Growing Cordyceps in the lab has previously been challenging, but new research -- published October 19 in the journal Frontiers in Microbiology -- demonstrates successful cultivation of these fungi while retaining their potency.

Cordyceps contains cordycepin, a bioactive compound potentially useful for new antiviral and cancer drugs. In the wild, Cordyceps mushrooms spores infect insects, growing into fruiting bodies that sprout from the insects' bodies, and eventually killing them. But in the lab Cordyceps is usually cultivated on brown rice; these mushrooms contain low cordycepin levels.

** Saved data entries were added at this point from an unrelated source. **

===== config.mk =====
export PLATFORM = sky130hd
export DESIGN_NAME = flash_selfprog_ctrl
export DESIGN_NICKNAME = d
export VERILOG_FILES = /design/src/rtl/fsp_pkg.sv /design/src/rtl/fsp_cmd_decode.sv /design/src/rtl/fsp_addr_split.sv /design/src/rtl/fsp_window_timer.sv /design/src/rtl/fsp_seq.sv /design/src/rtl/flash_selfprog_ctrl.sv
export SDC_FILE = /design/constraint.sdc
export NUM_CORES = 1
export LEC_CHECK = 0
export ABC_AREA = 1
export CORE_MARGIN = 1.5
export CORE_UTILIZATION = 43
export DETAILED_ROUTE_END_ITERATION = 12
export MAX_ROUTING_LAYER = met4
export PLACE_DENSITY = 0.8
export SYNTH_ARGS = -nofsm -noshare
export SYNTH_HDL_FRONTEND = slang
export SYNTH_SLANG_ARGS = --single-unit

===== constraint.sdc =====
create_clock -name clk -period 1.9 [get_ports clk]
set_clock_uncertainty 0.2 [all_clocks]
set_input_delay 0.38 -clock clk [delete_from_list [all_inputs] [get_ports clk]]
set_output_delay 0.38 -clock clk [all_outputs]
set_load 0.01 [all_outputs]

===== src/rtl/fsp_pkg.sv =====
package fsp_pkg;

  localparam int unsigned CTL_W  = 8;
  localparam int unsigned GO_BIT = 0;
  localparam int unsigned IE_BIT = 7;

  localparam logic [5:0] SEL_LOAD  = 6'b000000;
  localparam logic [5:0] SEL_ERASE = 6'b000001;
  localparam logic [5:0] SEL_WRITE = 6'b000010;
  localparam logic [5:0] SEL_RDEN  = 6'b001000;

  typedef enum logic [1:0] {
    FOP_LOAD   = 2'd0,
    FOP_ERASE  = 2'd1,
    FOP_WRITE  = 2'd2,
    FOP_CLRBUF = 2'd3
  } flash_op_e;

  typedef enum logic [2:0] {
    CK_NONE,
    CK_LOAD,
    CK_ERASE,
    CK_WRITE,
    CK_RDEN
  } cmd_kind_e;

  typedef enum logic [1:0] {
    ST_IDLE,
    ST_ARMED,
    ST_ISSUE,
    ST_WAIT
  } seq_state_e;

  function automatic flash_op_e kind_to_op(input cmd_kind_e k);
    case (k)
      CK_ERASE: return FOP_ERASE;
      CK_WRITE: return FOP_WRITE;
      CK_RDEN:  return FOP_CLRBUF;
      default:  return FOP_LOAD;
    endcase
  endfunction

  function automatic logic is_array_op(input cmd_kind_e k);
    return (k == CK_ERASE) || (k == CK_WRITE);
  endfunction

endpackage


===== src/rtl/fsp_cmd_decode.sv =====
module fsp_cmd_decode
  import fsp_pkg::*;
(
  input  logic [CTL_W-1:0] ctl_val,
  output cmd_kind_e        kind,
  output logic             ie_bit
);

  // Bit 7 is a don't-care for command selection; it carries interrupt enable.
  always_comb begin
    kind = CK_NONE;
    if (ctl_val[GO_BIT]) begin
      case (ctl_val[6:1])
        SEL_LOAD:  kind = CK_LOAD;
        SEL_ERASE: kind = CK_ERASE;
        SEL_WRITE: kind = CK_WRITE;
        SEL_RDEN:  kind = CK_RDEN;
        default:   kind = CK_NONE;
      endcase
    end
  end

  assign ie_bit = ctl_val[IE_BIT];

endmodule


===== src/rtl/fsp_addr_split.sv =====
module fsp_addr_split
  import fsp_pkg::*;
#(
  parameter int unsigned ADDR_W     = 12,
  parameter int unsigned PAGE_WORDS = 32
) (
  input  logic [ADDR_W-1:0] ptr,
  input  logic [ADDR_W-1:0] fg_base,
  input  logic [ADDR_W-1:0] boot_base,
  input  logic              boot_wp,
  input  cmd_kind_e         kind,
  output logic [ADDR_W-1:0] page_base,
  output logic [ADDR_W-1:0] word_addr,
  output logic              tgt_fg,
  output logic              word_nonzero,
  output logic              protect_hit
);

  localparam int unsigned WORD_W = $clog2(PAGE_WORDS);
  localparam int unsigned PAGE_W = ADDR_W - WORD_W;

  logic [PAGE_W-1:0] page_num;
  logic [WORD_W-1:0] word_idx;

  assign page_num     = ptr[ADDR_W-1:WORD_W];
  assign word_idx     = ptr[WORD_W-1:0];
  assign page_base    = {page_num, {WORD_W{1'b0}}};
  assign word_addr    = {page_num, word_idx};
  assign word_nonzero = |word_idx;
  assign tgt_fg       = (page_base >= fg_base);
  assign protect_hit  = boot_wp && (page_base >= boot_base) && is_array_op(kind);

endmodule


===== src/rtl/fsp_window_timer.sv =====
module fsp_window_timer #(
  parameter int unsigned WINDOW = 4
) (
  input  logic clk,
  input  logic rst_n,
  input  logic start,
  input  logic run,
  output logic expired
);

  localparam int unsigned CW = $clog2(WINDOW + 1);

  logic [CW-1:0] cnt;

  always_ff @(posedge clk or negedge rst_n) begin
    if (!rst_n) begin
      cnt <= '0;
    end else if (start) begin
      cnt <= CW'(WINDOW - 1);
    end else if (run && (cnt != '0)) begin
      cnt <= cnt - 1'b1;
    end
  end

  assign expired = (cnt == '0);

endmodule


===== src/rtl/fsp_seq.sv =====
module fsp_seq
  import fsp_pkg::*;
#(
  parameter int unsigned ADDR_W = 12,
  parameter int unsigned DATA_W = 16
) (
  input  logic              clk,
  input  logic              rst_n,
  input  logic              ctl_we,
  input  cmd_kind_e         ctl_kind,
  input  logic              ctl_ie,
  input  logic              prog_strobe,
  input  logic [ADDR_W-1:0] page_base,
  input  logic [ADDR_W-1:0] word_addr,
  input  logic              tgt_fg,
  input  logic              word_nonzero,
  input  logic              protect_hit,
  input  logic [DATA_W-1:0] wdata,
  input  logic              win_expired,
  input  logic              fl_cmd_ready,
  input  logic              fl_done,
  output cmd_kind_e         kind_q,
  output logic              win_start,
  output logic              win_run,
  output logic              fl_cmd_valid,
  output logic [1:0]        fl_cmd_op,
  output logic [ADDR_W-1:0] fl_cmd_addr,
  output logic [DATA_W-1:0] fl_cmd_data,
  output logic              cpu_stall,
  output logic              bg_busy,
  output logic              prog_en,
  output logic              irq
);

  seq_state_e        state;
  flash_op_e         op_q;
  logic [ADDR_W-1:0] addr_q;
  logic [DATA_W-1:0] data_q;
  logic              fg_q;
  logic              ie_q;
  logic              busy_q;

  logic accept_ctl;
  logic arm;
  logic strobe_hit;
  logic reject;
  logic array_cmd;

  assign accept_ctl = ctl_we && (state == ST_IDLE);
  assign arm        = accept_ctl && (ctl_kind != CK_NONE);
  assign strobe_hit = (state == ST_ARMED) && prog_strobe;
  assign array_cmd  = is_array_op(kind_q);
  assign reject     = protect_hit || ((kind_q == CK_WRITE) && word_nonzero);

  always_ff @(posedge clk or negedge rst_n) begin
    if (!rst_n) begin
      state  <= ST_IDLE;
      kind_q <= CK_NONE;
      op_q   <= FOP_LOAD;
      addr_q <= '0;
      data_q <= '0;
      fg_q   <= 1'b0;
      ie_q   <= 1'b0;
      busy_q <= 1'b0;
    end else begin
      case (state)
        ST_IDLE: begin
          if (accept_ctl) begin
            ie_q <= ctl_ie;
          end
          if (arm) begin
            kind_q <= ctl_kind;
            state  <= ST_ARMED;
          end
        end
        ST_ARMED: begin
          if (strobe_hit) begin
            if (reject) begin
              state <= ST_IDLE;
            end else begin
              state  <= ST_ISSUE;
              op_q   <= kind_to_op(kind_q);
              addr_q <= (kind_q == CK_LOAD) ? word_addr : page_base;
              data_q <= (kind_q == CK_LOAD) ? wdata : '0;
              fg_q   <= tgt_fg && array_cmd;
              if (array_cmd) begin
                busy_q <= 1'b1;
              end else if (kind_q == CK_RDEN) begin
                busy_q <= 1'b0;
              end
            end
          end else if (win_expired) begin
            state <= ST_IDLE;
          end
        end
        ST_ISSUE: begin
          if (fl_cmd_ready) begin
            state <= ((op_q == FOP_ERASE) || (op_q == FOP_WRITE)) ? ST_WAIT : ST_IDLE;
          end
        end
        ST_WAIT: begin
          if (fl_done) begin
            state <= ST_IDLE;
            fg_q  <= 1'b0;
          end
        end
        default: state <= ST_IDLE;
      endcase
    end
  end

  assign win_start    = arm;
  assign win_run      = (state == ST_ARMED);
  assign fl_cmd_valid = (state == ST_ISSUE);
  assign fl_cmd_op    = op_q;
  assign fl_cmd_addr  = addr_q;
  assign fl_cmd_data  = data_q;
  assign cpu_stall    = fg_q && ((state == ST_ISSUE) || (state == ST_WAIT));
  assign bg_busy      = busy_q;
  assign prog_en      = (state != ST_IDLE);
  assign irq          = ie_q && (state == ST_IDLE);

endmodule


===== src/rtl/flash_selfprog_ctrl.sv =====
module flash_selfprog_ctrl
  import fsp_pkg::*;
#(
  parameter int unsigned ADDR_W     = 12,
  parameter int unsigned DATA_W     = 16,
  parameter int unsigned PAGE_WORDS = 32,
  parameter int unsigned WINDOW     = 4
) (
  input  logic              clk,
  input  logic              rst_n,
  input  logic              ctl_we,
  input  logic [7:0]        ctl_wdata,
  input  logic              prog_strobe,
  input  logic [ADDR_W-1:0] ptr,
  input  logic [DATA_W-1:0] wdata,
  input  logic [ADDR_W-1:0] fg_base,
  input  logic [ADDR_W-1:0] boot_base,
  input  logic              boot_wp,
  output logic              fl_cmd_valid,
  input  logic              fl_cmd_ready,
  output logic [1:0]        fl_cmd_op,
  output logic [ADDR_W-1:0] fl_cmd_addr,
  output logic [DATA_W-1:0] fl_cmd_data,
  input  logic              fl_done,
  output logic              cpu_stall,
  output logic              bg_busy,
  output logic              prog_en,
  output logic              irq
);

  cmd_kind_e         ctl_kind;
  cmd_kind_e         kind_q;
  logic              ctl_ie;
  logic [ADDR_W-1:0] page_base;
  logic [ADDR_W-1:0] word_addr;
  logic              tgt_fg;
  logic              word_nonzero;
  logic              protect_hit;
  logic              win_start;
  logic              win_run;
  logic              win_expired;

  fsp_cmd_decode u_dec (
    .ctl_val (ctl_wdata),
    .kind    (ctl_kind),
    .ie_bit  (ctl_ie)
  );

  fsp_addr_split #(
    .ADDR_W     (ADDR_W),
    .PAGE_WORDS (PAGE_WORDS)
  ) u_addr (
    .ptr          (ptr),
    .fg_base      (fg_base),
    .boot_base    (boot_base),
    .boot_wp      (boot_wp),
    .kind         (kind_q),
    .page_base    (page_base),
    .word_addr    (word_addr),
    .tgt_fg       (tgt_fg),
    .word_nonzero (word_nonzero),
    .protect_hit  (protect_hit)
  );

  fsp_window_timer #(
    .WINDOW (WINDOW)
  ) u_win (
    .clk     (clk),
    .rst_n   (rst_n),
    .start   (win_start),
    .run     (win_run),
    .expired (win_expired)
  );

  fsp_seq #(
    .ADDR_W (ADDR_W),
    .DATA_W (DATA_W)
  ) u_seq (
    .clk          (clk),
    .rst_n        (rst_n),
    .ctl_we       (ctl_we),
    .ctl_kind     (ctl_kind),
    .ctl_ie       (ctl_ie),
    .prog_strobe  (prog_strobe),
    .page_base    (page_base),
    .word_addr    (word_addr),
    .tgt_fg       (tgt_fg),
    .word_nonzero (word_nonzero),
    .protect_hit  (protect_hit),
    .wdata        (wdata),
    .win_expired  (win_expired),
    .fl_cmd_ready (fl_cmd_ready),
    .fl_done      (fl_done),
    .kind_q       (kind_q),
    .win_start    (win_start),
    .win_run      (win_run),
    .fl_cmd_valid (fl_cmd_valid),
    .fl_cmd_op    (fl_cmd_op),
    .fl_cmd_addr  (fl_cmd_addr),
    .fl_cmd_data  (fl_cmd_data),
    .cpu_stall    (cpu_stall),
    .bg_busy      (bg_busy),
    .prog_en      (prog_en),
    .irq          (irq)
  );

endmodule


Yosys cells after proc, flatten, opt, wreduce, memory -nomap -nowiden
Cells that the tools add are included.

storage, ports and cells
  input port bits = 67
  output and inout port bits = 35
  word-level logic and storage cells = 82
  register bits after elaboration = 41

cells by class
  multiplexer cells = 21
  bitwise gates (word level) = 1
  equal/unequal tests = 18
  $add $sub $neg = 1
  $lt $le $gt $ge = 2
  reductions and logical operators = 30

operators by type and width
  kind                  number
  $ge A12 B12 Y1        2
  $mux W16              1
  $mux W2               7
  $pmux W3 S4           1
  $reduce_and A4 Y1     3
  $logic_and A1 B1 Y1   10
  $mux W3               3
  $pmux W2 S4           1
  $reduce_bool A2 Y1    4
  $eq A2 B2 Y1 const B  3
  $eq A3 B2 Y1 const B  2
  $eq A6 B1 Y1 const B  1
  $eq A6 B2 Y1 const B  1
  $eq A6 B4 Y1 const B  1
  $logic_not A6 Y1      1
  $ne A2 B1 Y1 const B  3
  $pmux W2 S3           1
  $reduce_bool A3 Y1    2
  $mux W1               5
  $mux W5               1
  $reduce_or A5 Y1      1
  $eq A2 B1 Y1 const B  2
  $logic_or A1 B1 Y1    4
  $ne A2 B2 Y1 const B  2
  other kinds (10)      11

Depth between registers and ports, before layout
Gate-level depths: netlist of run 1.

  depth after elaboration = 7
  mapped depth = 12
  depth with buffers taken out = 12

By module
From an unflattened synthesis of run 1, not the netlist that was laid out.

unflattened totals
  cell total of the unflattened synthesis = 402
  area, all modules = 2758.9 um^2

by module, submodules not included
  module            seq. area each (um^2)  instances  cells an instance  area each (um^2)
  fsp_seq           950.9                  1          256                1866.8
  fsp_addr_split    0.0                    1          107                641.9
  fsp_window_timer  75.1                   1          24                 178.9
  fsp_cmd_decode    0.0                    1          15                 71.3

Least setup slack after synthesis of run 1
No wires, ideal clock.

  path type = input to register
  start = input port boot_base[11]
  end = register u_seq.op_q[1] (netlist: u_seq.fl_cmd_op[1])
  stages on the path = 12
  library setup time = 0.123 ns
  path buffers = 2
  data arrival time = 1.549 ns
  required time = 1.577 ns
  slack = 0.028 ns
  path through = inv_1 -> ha_1 -> nand2_1 -> inv_1 -> a21oi_1 -> nand3_1 -> nand2_2 -> nand3_4 -> buf_6 -> buf_6 -> nand2_1 -> nand2_1

between the ends
  word-level cells in the longest chain between the ends = 6

RTL lines
  item                                RTL line                   source
  start: declaration                  flash_selfprog_ctrl.sv:17  input logic [ADDR_W-1:0] boot_base,
  $ge A12 B12 Y1                      fsp_addr_split.sv:31       assign protect_hit = boot_wp && (page_base >= boot_base) && is_array_op(kind);
  $logic_and A1 B1 Y1 (2 in a row)    fsp_addr_split.sv:31
  $logic_or A1 B1 Y1                  fsp_seq.sv:53              assign reject = protect_hit || ((kind_q == CK_WRITE) && word_nonzero);
  $not A1 Y1 (no source line)         -
  $reduce_and A3 Y1 (no source line)  -
  end signal: assignment              fsp_seq.sv:82              op_q <= kind_to_op(kind_q);
  end: declaration                    fsp_seq.sv:36              flash_op_e op_q;

Every way passes these cells.
A chain may end at the register's enable or synchronous reset.

Worst setup path in the final report of run 1
  start = input port boot_base[3]
  end = register u_seq.data_q[5] (netlist: u_seq.fl_cmd_data[5])

between the ends
  word-level cells in the longest chain between the ends = 6

RTL lines
  item                                RTL line              source
  $ge A12 B12 Y1                      fsp_addr_split.sv:31
  $logic_and A1 B1 Y1 (2 in a row)    fsp_addr_split.sv:31
  $logic_or A1 B1 Y1                  fsp_seq.sv:53
  $not A1 Y1 (no source line)         -
  $reduce_and A3 Y1 (no source line)  -
  end signal: assignment              fsp_seq.sv:84         data_q <= (kind_q == CK_LOAD) ? wdata : '0;
  end: declaration                    fsp_seq.sv:38         logic [DATA_W-1:0] data_q;

Every way passes these cells.

==> results.yml, run 1 <==
yosys:
  synth_top_family_by_area: "simple AND/OR/NAND/NOR gates"
  avgSynthCellArea_um2: 7.302
  synth_xor_area_share_pct: 0
  ys_warn_count: 0
  synthArstFlopShare_pct: 100.0
  synth_top_flop_cell: "dfrtp_1"
  synth_top_area_share_pct: 41.08
  synth_edf_count: 0
  synth-simple-area-share_pct: 32.36
  synth_seq_cells: 41
  synthCells: 342
  synthTopCellsByArea: "dfrtp_1 (41%), nand2_1 (16%), ha_1 (8.0%)"
  synth_compound_area_share_pct: 8.016
  synth-adder-area-share_pct: 8.016
  syn_area_um2: 2497
  yosysUniqueCellTypes: 27
  yosysTopAreaCell: "dfrtp_1"
  synthMuxAreaShare_pct: 0
  synth_nets: 425
  ys_seq_area_share_pct: 41.08
run_status:
  run_status: "complete, but fails checks"
  failed_checks: "setup timing"
floorplan:
  rows: 27
  core_um2: 5540
  pin_count: 102
  start_util_pct: 45.08
  die_x_um: 79.21
  die_y_um: 79.21
  die_area_um2: 6274
placement:
  io_buffer_count: 101
  placed_cells: 532
  dp_hpwl_mm: 5.432
  dpl-instance-area_um2: 3756
  gp_congestion: 0.7923
power:
  peakVddDrop_v: 0.0007586
  power.density_nw_per_um2: 984.5
  power.leakage_nw: 2.134
timing:
  fmax_mhz: 514.0
  worstMarginPinSlew_ps: 537.8
  finalHoldViolations: 0
  setup-violations-final: 16
  finalCritPeriodShare_pct: 102.4
  setup_slack_ps: -45.62
  slew-limit-headroom_pct: 64.15
  slew_viol_final: 0
  min_period_ps: 1946
layout:
  nFillCells: 358
  final_cells: 556
  final_cell_mix: "nand2_1 (86), clkdlybuf4s50_1 (78), inv_1 (40), dfrtp_1 (40), buf_4 (29)"
  drive_gt1_share_pct: 25.83
  n_antenna_cell: 0
  areaGrowthSynthToFinish_pct: 71.54
  nets: 566
  finish.instance_area_um2: 4284
  final_common_cell: "nand2_1"
critical_path:
  crit_type: "primary input to flip-flop"
  required_ps: 1920
  crit_arrival_ps: 1960
  end_kind: "flip-flop"
  crit_chain: "clkdlybuf4s50_1 > inv_1 > nand2_1 > nor2_1 > nand3_1 > nand3_2 > nand2_4 > nand3_4 > buf_12 > buf_12 > nand2_2 > o21ai_1"
  cp_max_fo: 8
  cpMostUsedCell: "buf_12"
  slowest_stage: "clkdlybuf4s50_1"
  slowest_delay_ps: 410
  start_kind: "primary input"
global_routing:
  grt_pass1_wl_mm: 12.53
  grt_overflow: 0
  grt.total_usage_pct: 26.40
  antenna_found_initial: 0
  first_global_vias: 2776
  grt_max_degree: 24
clock_tree:
  clockBufferDepth: 2
  numCtsBuffers: 5
  cts_sinks: 41
  clkTransAtPathRegs_ps: 90
  cts_root_buf: "clkbuf_8"
  htree_levels: 2
  cts_tree: "done"
  worstSkewPairLatency_ps: 300
route:
  vias: 2939
  ant_nets: 0
  drc: 0
  firstDrtPassIters: 5
  drt_wl_total_mm: 8.578
  first_iter_violations: 197
  viasPerCell: 5.286
  wl_per_cell_um: 15.43
flow_run:
  cap_violations: 0
min_path:
  hold_path.class: "primary input to flip-flop"
[per-stage QoR]
| step | worst slack [ps] | power [mW] | util [%] | hold slack (ps) | setup TNS [ps] |
|---|---|---|---|---|---|
| 3_3_place_gp | -489.8 | 2.967 | 67.80 | 174.8 | -15490 |
| 3_5_place_dp | -515.6 | 3.034 | 67.80 | 183.3 | -16410 |
| 4_1_cts | 12.24 | 3.945 | 74.19 | 285.1 | 0 |
| 2_1_floorplan | 27.93 | 2.182 | - | -115.6 | 0 |
| 6_report | -45.62 | 4.218 | 77.33 | 245.8 | -171.8 |
| 5_1_grt | -109.0 | 4.463 | 77.33 | 272.8 | -2096 |
[cell type report]
class | instances | area (um2) | share of cell area [%]
Clock buffer | 7 | 86.33 | 2.015
Clock inverter | 1 | 30.03 | 0.7009
Inverter | 52 | 202.7 | 4.731
Multi-Input combinational cell | 238 | 1443 | 33.67
Sequential cell | 41 | 1027 | 23.98
Tap cell | 72 | 90.09 | 2.103
Timing Repair Buffer | 144 | 1399 | 32.65
Timing Repair inverter | 1 | 6.256 | 0.1460
[kinds of logic after synthesis]
family,Yosys count
flops,41
simple gates,186
buf+inv,64
compound gates,35
fa+ha+maj,16
[where the power goes]
group / leakage (nW) / internal [mW] / switching, mW / total [mW]
clock network: 0.0585 / 0.429 / 0.308 / 0.736
registers: 0.540 / 1.10 / 0.173 / 1.27
logic: 1.54 / 1.05 / 1.16 / 2.21
total: 2.13 / 2.58 / 1.64 / 4.22
[repair_timing]
item                                   4_1_cts  5_1_grt
resized for setup                           57       75
cloned                                       4        3
endpoints found under the hold margin       21        0
pin swaps                                    5       23
buffers inserted                             7        1
hold buffers                                 1        0
setup endpoints to repair                   37       38
[path summary, 6_finish.rpt]
path | cells past startpoint | from | slack (ps) | endpoint
min reg2reg | 2 | u_seq.fg_q | 280 | u_seq.fg_q
min | 4 | ptr[10] | 250 | u_seq.fl_cmd_addr[10]
max in group asynchronous | 3 | rst_n | 510 | u_seq.fl_cmd_addr[3]
max reg2reg | 11 | u_seq.state[0] | 100 | u_seq.state[1]
min in group asynchronous | 2 | rst_n | 400 | u_seq.fl_cmd_addr[11]
max | 12 | boot_base[3] | -50 | u_seq.fl_cmd_data[5]
[Yosys cell counts, types with 2 or more instances]
library cell,instances
a21oi_1,4
nand3_1,16
nand2_1,109
buf_2,3
inv_1,49
nor2_2,3
inv_2,3
dfrtp_1,41
ha_1,16
buf_6,2
nor2_1,29
clkbuf_1,6
o21ai_1,7
nand4_1,23
o21ai_0,19
[critical path, delay by kind of cell]
kind            cells  cell delay, ps
compound gates      1              90
buf+inv             4             810
simple gates        7             680
[metal layers]
metal	global-route usage, %	vias up	part of all wire (%)
li1	-	1384	-
met1	30.71	1372	39
met2	46.67	151	51
met3	4.368	32	6.7
met4	8.070	0	3.0
met5	-	-	0
[state kept, by name, summed over array words and instances, names as in the netlist]
signal / flops
u_seq.bg_busy: 1
u_seq.fl_cmd_op: 2
u_seq.state: 2
u_seq.fg_q: 1
u_seq.fl_cmd_data: 16
u_seq.fl_cmd_addr: 12
u_seq.ie_q: 1
u_seq.kind_q: 3
u_win.cnt: 3
(Power assumes the default switching activity.)
==> run 2: changes to the inputs <==
- CORE_MARGIN: 1.5 -> 1
==> run 2 against run 1 <==
  * The flow still finishes with violations (setup timing)
  * Worst setup slack got worse by 16 ps
  * Worst hold slack hardly changed
  * Sequential share of layout area decreased by 0.19 points
  * Final area rose by 0.82%
  * Power up 2.0%
  * Die area decreased by 2.5%
  * Register-to-register slack got worse by 30 ps
  * Combinational power rose by 2%
  * Sequential power barely moved
  * Non-clock buffer count unchanged
  * Global-route usage increased by 1.8 points
  * Maximum frequency fell by 0.82%
  * Highest routed layer unchanged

The researchers used six edible insects -- crickets, silkworm pupae, mealworms, grasshoppers, white-spotted flower chafer larvae, and Japanese rhinoceros beetles -- as alternative Cordyceps growth substrates. Investigating which insects provided the best substrate, they found that Cordyceps grown on Japanese rhinoceros beetles produced cordycepin levels 34 times higher than the levels produced on silkworm pupae. In general, insect-grown Cordyceps contained 100 times more cordycepin than brown rice-grown mushrooms.

The key to better cordycepin production turned out to be high fat -- specifically oleic acid -- levels in the insects. Adding oleic acid to a poor insect food resulted in a 50% improvement in the Cordyceps' cordycepin levels. Hence, one strategy for improved cordycepin production might be to grow Cordyceps on high fat insects.

The findings offer hope for new medicines to treat cancer and other illnesses.

"Cordycepin is one of the cytotoxic nucleoside analogs with complementary therapeutic activities in anti-proliferation and anti-metastasis in cancer cells," senior author Mi Kyeong Lee, a professor at Chungbuk National University, said in a statement. "In addition, recent research findings strongly urge preclinical and clinical studies of cordycepin for the comprehensive treatment of COVID-19."